(EXERCISE INPUTS Opens)
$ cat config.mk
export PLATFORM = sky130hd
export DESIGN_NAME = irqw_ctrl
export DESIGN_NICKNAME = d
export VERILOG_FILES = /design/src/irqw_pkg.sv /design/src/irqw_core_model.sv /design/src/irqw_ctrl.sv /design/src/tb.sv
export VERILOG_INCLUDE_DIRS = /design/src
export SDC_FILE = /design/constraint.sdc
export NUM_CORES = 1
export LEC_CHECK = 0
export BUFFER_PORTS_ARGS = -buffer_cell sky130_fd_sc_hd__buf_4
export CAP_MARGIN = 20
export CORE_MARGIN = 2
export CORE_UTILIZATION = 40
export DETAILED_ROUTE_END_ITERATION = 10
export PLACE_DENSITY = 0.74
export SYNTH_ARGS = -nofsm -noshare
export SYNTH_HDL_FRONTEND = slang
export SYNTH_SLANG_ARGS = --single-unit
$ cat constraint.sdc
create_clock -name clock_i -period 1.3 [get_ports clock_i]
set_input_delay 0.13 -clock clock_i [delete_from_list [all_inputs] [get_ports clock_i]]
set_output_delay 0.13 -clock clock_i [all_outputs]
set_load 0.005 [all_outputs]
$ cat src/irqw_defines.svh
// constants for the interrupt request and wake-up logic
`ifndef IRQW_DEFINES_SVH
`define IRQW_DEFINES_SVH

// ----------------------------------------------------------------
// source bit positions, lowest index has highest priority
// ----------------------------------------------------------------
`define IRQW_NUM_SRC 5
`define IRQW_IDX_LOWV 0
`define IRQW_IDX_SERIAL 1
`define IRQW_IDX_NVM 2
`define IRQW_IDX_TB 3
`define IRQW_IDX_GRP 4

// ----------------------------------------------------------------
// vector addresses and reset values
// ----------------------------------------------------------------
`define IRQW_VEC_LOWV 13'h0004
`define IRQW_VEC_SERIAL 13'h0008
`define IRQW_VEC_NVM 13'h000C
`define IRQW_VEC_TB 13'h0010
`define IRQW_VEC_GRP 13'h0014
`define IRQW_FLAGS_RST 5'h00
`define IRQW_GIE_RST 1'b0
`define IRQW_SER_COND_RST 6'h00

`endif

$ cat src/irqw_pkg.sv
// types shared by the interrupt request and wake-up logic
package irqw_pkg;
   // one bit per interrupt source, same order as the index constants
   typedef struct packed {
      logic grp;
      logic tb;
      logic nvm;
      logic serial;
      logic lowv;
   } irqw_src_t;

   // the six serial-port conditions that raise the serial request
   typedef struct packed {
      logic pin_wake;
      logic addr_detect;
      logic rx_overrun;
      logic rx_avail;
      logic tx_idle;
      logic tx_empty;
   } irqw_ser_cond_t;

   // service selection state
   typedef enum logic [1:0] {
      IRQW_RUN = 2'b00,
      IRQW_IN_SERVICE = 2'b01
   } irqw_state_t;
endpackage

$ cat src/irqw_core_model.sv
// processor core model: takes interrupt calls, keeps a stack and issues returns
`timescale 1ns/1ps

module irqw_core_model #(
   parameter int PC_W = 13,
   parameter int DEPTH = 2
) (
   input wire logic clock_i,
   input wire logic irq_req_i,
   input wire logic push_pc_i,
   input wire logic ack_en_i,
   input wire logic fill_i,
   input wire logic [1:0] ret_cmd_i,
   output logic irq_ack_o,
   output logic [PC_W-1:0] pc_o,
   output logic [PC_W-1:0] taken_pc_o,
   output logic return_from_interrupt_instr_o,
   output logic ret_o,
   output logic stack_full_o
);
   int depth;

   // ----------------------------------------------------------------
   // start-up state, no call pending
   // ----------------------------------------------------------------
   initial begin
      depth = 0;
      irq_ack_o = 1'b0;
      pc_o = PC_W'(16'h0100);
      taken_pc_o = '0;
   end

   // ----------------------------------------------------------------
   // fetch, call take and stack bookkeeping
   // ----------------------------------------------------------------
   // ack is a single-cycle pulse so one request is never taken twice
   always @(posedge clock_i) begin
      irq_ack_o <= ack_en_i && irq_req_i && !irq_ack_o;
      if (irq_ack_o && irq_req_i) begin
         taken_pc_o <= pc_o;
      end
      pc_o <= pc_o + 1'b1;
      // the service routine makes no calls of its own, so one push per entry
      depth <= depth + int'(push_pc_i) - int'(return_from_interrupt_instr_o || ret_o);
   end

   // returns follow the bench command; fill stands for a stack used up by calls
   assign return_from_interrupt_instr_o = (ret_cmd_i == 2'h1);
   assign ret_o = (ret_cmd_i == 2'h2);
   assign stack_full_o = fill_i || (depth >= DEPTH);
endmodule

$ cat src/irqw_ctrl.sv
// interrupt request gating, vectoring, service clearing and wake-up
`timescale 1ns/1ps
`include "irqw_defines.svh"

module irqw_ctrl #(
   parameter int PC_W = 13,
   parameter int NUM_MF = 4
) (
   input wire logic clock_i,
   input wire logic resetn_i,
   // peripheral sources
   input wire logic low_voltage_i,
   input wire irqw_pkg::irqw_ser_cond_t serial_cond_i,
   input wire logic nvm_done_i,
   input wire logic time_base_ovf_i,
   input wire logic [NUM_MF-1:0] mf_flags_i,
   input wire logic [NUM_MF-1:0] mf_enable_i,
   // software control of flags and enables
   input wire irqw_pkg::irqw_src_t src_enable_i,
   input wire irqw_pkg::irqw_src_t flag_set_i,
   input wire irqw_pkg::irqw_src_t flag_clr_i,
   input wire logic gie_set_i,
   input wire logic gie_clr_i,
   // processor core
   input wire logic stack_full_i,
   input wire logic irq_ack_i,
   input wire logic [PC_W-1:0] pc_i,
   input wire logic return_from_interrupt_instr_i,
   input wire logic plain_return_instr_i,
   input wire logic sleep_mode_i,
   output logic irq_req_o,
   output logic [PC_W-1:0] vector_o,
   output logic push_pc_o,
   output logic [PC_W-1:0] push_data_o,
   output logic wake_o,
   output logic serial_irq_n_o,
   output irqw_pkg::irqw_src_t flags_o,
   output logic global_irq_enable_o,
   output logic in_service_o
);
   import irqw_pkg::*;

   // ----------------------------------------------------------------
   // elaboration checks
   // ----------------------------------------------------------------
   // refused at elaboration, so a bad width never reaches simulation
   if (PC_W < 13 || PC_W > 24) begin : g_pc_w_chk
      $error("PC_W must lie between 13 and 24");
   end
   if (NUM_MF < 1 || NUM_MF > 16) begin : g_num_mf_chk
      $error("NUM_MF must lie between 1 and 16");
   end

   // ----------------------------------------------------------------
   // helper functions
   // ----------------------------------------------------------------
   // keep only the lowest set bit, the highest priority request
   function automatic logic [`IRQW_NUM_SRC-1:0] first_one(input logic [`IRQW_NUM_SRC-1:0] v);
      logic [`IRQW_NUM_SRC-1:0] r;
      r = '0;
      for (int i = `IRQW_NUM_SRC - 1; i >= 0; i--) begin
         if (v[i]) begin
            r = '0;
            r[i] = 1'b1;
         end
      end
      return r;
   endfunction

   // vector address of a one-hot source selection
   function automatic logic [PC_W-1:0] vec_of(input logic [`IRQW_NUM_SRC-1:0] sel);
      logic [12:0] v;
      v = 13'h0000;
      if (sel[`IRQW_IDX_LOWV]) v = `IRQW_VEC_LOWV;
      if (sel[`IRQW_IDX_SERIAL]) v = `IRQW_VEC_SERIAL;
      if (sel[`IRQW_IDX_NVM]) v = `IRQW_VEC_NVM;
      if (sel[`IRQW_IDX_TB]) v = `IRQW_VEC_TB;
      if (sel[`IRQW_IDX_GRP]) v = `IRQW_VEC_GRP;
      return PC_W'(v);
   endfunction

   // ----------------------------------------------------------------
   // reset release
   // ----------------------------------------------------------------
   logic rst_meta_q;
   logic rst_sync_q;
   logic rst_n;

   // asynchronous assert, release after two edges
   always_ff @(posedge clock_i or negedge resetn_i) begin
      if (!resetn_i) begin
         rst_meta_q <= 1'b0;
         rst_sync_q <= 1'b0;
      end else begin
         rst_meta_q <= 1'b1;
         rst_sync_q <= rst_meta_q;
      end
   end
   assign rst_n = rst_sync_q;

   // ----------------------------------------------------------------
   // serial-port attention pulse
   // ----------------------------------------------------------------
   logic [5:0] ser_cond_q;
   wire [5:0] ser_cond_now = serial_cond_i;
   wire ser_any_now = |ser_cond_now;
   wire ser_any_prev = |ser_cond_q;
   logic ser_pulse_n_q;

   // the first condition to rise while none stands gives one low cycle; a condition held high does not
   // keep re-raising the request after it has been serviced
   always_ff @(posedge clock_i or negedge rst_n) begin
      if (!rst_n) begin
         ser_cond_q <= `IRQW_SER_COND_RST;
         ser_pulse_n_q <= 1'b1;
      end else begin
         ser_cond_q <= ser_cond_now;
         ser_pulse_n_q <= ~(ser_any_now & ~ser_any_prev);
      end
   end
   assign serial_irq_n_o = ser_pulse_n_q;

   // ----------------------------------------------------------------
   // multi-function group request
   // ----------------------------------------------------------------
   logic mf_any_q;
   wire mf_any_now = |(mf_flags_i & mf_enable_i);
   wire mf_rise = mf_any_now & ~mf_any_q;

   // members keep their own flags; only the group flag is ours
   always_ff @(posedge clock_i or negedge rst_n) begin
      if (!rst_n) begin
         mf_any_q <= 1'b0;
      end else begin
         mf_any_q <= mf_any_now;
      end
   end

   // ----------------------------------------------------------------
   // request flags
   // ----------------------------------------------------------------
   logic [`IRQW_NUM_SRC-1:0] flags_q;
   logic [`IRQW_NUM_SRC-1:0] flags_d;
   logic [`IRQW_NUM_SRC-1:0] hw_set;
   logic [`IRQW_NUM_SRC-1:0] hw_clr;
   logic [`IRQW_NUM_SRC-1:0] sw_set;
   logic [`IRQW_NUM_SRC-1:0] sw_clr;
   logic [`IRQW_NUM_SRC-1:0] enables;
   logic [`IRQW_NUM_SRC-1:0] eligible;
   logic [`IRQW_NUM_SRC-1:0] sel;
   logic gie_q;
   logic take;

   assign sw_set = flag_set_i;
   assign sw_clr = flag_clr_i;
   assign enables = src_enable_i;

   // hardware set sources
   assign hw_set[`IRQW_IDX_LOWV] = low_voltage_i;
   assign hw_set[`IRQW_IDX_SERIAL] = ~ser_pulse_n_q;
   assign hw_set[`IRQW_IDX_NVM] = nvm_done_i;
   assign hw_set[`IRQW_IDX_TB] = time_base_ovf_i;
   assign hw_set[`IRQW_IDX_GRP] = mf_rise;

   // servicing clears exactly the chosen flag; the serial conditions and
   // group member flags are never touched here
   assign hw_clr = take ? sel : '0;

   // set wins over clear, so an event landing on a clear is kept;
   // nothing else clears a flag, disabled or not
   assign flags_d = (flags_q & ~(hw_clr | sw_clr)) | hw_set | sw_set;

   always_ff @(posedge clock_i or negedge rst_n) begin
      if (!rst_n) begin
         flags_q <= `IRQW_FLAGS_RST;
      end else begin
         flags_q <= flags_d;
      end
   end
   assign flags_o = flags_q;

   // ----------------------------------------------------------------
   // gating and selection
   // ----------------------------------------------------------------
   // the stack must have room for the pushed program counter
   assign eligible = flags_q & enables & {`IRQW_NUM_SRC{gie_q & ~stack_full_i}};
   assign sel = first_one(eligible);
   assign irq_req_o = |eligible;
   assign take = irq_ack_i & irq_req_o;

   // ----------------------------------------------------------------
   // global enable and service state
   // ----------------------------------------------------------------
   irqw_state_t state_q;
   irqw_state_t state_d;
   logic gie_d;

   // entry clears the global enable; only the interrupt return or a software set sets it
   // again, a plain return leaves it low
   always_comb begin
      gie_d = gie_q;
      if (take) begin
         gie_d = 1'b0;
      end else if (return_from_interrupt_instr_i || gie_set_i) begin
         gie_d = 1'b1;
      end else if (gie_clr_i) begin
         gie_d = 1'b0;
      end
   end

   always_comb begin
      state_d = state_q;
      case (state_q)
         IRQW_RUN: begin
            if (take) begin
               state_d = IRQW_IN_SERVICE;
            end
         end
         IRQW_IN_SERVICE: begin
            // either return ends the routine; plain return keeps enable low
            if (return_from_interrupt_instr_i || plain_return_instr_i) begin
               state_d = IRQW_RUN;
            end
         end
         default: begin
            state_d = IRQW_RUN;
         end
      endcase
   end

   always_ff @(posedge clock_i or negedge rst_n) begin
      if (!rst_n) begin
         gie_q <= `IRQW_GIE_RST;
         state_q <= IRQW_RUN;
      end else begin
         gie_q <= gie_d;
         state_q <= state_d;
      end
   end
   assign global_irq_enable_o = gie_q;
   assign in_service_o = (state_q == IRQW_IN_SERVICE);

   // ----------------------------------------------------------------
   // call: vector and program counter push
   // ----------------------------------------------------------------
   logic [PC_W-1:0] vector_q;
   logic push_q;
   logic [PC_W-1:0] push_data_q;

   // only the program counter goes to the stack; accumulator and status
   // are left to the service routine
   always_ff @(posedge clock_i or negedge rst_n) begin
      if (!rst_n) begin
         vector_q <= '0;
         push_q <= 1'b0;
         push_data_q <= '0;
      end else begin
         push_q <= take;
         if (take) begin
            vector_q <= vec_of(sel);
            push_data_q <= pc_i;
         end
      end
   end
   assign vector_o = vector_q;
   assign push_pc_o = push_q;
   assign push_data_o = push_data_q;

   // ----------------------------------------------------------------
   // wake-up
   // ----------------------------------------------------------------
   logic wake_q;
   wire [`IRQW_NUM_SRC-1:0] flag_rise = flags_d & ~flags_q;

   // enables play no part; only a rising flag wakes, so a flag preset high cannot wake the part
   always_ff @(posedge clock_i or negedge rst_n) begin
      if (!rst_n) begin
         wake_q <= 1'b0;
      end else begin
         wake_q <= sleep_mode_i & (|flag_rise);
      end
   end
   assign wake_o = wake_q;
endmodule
(EXERCISE INPUTS Closes)
- **TASK BRIEF**:
Write out exactly the lines from the line with "logic wake_q;" to the close of the listing above, including both of those lines.

- **TASK RESPONSE**:
   logic wake_q;
   wire [`IRQW_NUM_SRC-1:0] flag_rise = flags_d & ~flags_q;

   // enables play no part; only a rising flag wakes, so a flag preset high cannot wake the part
   always_ff @(posedge clock_i or negedge rst_n) begin
      if (!rst_n) begin
         wake_q <= 1'b0;
      end else begin
         wake_q <= sleep_mode_i & (|flag_rise);
      end
   end
   assign wake_o = wake_q;
endmodule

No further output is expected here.